Si la référence a l'usine AZF de Toulouse qui a explosé en 2001 en tuant 30 personnes et en en blessant 90 autres peut impressionner, il faut d'abord rappeler que, dans cette usine de production d'engrais chimiques, ce sont 20 à 120 tonnes de nitrate d'ammonium qui sont en cause dans l'explosion.

Le contexte est donc très différent: certes, les chaufferies ne sont pas exemptes de risques, mais lorsque des accidents se produisent, les dégâts sont bien plus modestes. D'après les données collectées par le ministère de l'Écologie, entre 1972 et 2007, seuls 9 des 121 événements impliquant des chaufferies ont fait des victimes humaines. Qui sont plutôt des techniciens des équipements impliqués que des riverains.

Les études de périmètres ont été faites

Au final, qu'en est-il de ce périmètre de 128 mètres réclamé par Bruno Choin? Gilles Demailly, le maire d'Amiens, a adressé une réponse complète à Cédric Maisse, transmise en copie aux associations des deux manifestants. Et la réponse est très claire: la mairie n'a aucune connaissance d'un tel périmètre.

D'après le courrier du maire, des études de danger ont été commandées au gestionnaire de la chaufferie (l'entreprise Dalkia) dès 2005. L'étude établissait que la zone de bris de vitres s'établissait dans un périmètre d'une vingtaine de mètres autour de la chaufferie. Du coup, l'école «a été positionnée à 15 mètres de ladite limite, les surfaces vitrées ont été limitées, les vitrages seront réalisés en verre [feuilleté, ndlr] et aucun local amené à être fréquenté par les enfants n'est situé en vis-à-vis des chaufferies», selon la mairie.
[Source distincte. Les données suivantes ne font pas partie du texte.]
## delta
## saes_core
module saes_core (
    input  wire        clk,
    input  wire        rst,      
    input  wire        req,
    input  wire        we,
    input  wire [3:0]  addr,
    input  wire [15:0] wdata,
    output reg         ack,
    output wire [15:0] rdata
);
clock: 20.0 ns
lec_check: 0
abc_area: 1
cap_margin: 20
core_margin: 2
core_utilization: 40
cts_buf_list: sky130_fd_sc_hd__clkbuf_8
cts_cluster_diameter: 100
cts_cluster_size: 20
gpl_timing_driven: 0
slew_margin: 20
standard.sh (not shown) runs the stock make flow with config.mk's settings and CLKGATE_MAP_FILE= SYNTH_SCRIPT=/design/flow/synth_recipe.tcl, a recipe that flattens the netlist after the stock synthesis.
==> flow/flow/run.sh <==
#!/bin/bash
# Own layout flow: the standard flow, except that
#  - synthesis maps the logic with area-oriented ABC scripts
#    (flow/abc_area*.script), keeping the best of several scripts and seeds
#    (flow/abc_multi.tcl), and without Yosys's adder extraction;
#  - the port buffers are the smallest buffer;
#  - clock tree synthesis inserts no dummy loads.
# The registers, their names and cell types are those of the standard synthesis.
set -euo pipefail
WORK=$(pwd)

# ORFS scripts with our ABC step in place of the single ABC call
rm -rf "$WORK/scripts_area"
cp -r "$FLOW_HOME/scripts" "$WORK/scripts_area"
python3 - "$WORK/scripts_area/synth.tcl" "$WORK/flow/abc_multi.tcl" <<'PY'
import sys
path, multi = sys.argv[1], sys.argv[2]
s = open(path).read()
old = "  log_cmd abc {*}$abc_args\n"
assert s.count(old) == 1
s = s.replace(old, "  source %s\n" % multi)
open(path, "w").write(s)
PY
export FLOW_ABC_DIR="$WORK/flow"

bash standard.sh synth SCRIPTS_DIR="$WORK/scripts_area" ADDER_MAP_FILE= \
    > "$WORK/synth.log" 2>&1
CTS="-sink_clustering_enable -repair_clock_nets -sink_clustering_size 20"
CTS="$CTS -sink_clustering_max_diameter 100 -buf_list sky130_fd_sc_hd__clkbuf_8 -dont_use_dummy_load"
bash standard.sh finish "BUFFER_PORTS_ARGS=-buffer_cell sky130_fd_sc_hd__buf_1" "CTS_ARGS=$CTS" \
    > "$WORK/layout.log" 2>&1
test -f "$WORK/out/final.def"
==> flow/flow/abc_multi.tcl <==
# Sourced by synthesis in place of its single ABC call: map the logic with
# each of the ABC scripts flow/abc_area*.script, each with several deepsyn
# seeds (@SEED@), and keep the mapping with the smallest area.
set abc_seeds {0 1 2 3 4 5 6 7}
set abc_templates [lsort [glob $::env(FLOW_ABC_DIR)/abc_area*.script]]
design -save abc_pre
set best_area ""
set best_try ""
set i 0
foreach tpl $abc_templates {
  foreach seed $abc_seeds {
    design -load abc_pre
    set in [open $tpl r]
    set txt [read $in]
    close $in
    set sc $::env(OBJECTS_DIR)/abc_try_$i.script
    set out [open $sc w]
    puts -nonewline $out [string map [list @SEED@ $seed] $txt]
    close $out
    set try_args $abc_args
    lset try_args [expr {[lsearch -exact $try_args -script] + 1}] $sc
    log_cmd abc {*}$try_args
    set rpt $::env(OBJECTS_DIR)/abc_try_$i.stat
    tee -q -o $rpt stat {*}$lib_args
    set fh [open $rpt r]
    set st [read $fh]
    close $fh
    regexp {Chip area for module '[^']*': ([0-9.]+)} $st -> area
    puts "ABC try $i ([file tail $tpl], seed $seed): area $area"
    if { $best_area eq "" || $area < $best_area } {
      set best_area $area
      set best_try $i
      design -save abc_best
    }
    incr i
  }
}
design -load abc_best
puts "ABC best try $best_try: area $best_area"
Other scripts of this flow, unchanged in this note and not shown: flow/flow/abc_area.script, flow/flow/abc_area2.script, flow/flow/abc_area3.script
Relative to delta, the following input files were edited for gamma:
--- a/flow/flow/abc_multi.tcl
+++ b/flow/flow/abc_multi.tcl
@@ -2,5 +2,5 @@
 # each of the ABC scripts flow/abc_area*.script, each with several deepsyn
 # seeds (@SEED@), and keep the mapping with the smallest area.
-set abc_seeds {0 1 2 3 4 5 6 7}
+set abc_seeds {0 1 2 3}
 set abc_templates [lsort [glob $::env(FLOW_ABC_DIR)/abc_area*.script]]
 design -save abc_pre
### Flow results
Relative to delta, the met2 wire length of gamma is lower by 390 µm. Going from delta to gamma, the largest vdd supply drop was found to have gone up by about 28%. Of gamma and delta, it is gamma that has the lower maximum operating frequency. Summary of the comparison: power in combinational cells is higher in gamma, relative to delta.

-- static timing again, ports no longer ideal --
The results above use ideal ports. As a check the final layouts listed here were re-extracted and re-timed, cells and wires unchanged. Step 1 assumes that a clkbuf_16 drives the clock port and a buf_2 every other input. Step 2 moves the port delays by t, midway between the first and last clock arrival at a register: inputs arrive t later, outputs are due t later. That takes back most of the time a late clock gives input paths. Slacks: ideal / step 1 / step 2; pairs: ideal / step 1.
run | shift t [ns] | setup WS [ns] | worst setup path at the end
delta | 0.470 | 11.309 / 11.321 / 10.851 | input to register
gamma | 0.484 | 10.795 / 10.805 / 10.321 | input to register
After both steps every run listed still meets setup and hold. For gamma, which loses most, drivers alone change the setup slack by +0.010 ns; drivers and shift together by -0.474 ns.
Par ailleurs, le courrier explique que les services de la Direction régionale de l'environnement, de l'aménagement et du logement (Dreal) ont travaillé sur les deux projets: celui de l'école et celui de l'extension de la chaufferie. «l'État ne nous a jamais fait part de l'existence d'un tel périmètre de sécurité de 128 mètres ayant pour centre la nouvelle chaudière biomasse».

De son côté Jean-Claude Oger, actuellement conseiller municipal (groupe Indépendant), était maire adjoint du secteur d'Étouvie au début des années 2000. Il précise que l'implantation actuelle de l'école Bords de Somme a été décidée par une concertation avec les habitants. «Ils en ont déduit que le mieux serait une école placée dans la continuité du gymnase, sur le terrain de foot désaffecté.» Ce serait donc la concertation passée, et non la décision de l'actuelle équipe municipale qui aurait amendé le projet d'une école surplombée par des logements, sur la parcelle de la rue du Poitou.

Mardi dernier, Bruno Choin indiquait qu'il étudiait la possibilité une procédure au tribunal administratif pour contester le projet.

 

Le terrain de football qui va accueillir l'école et, au sud, la rue du Poitou qui avait été pressentie.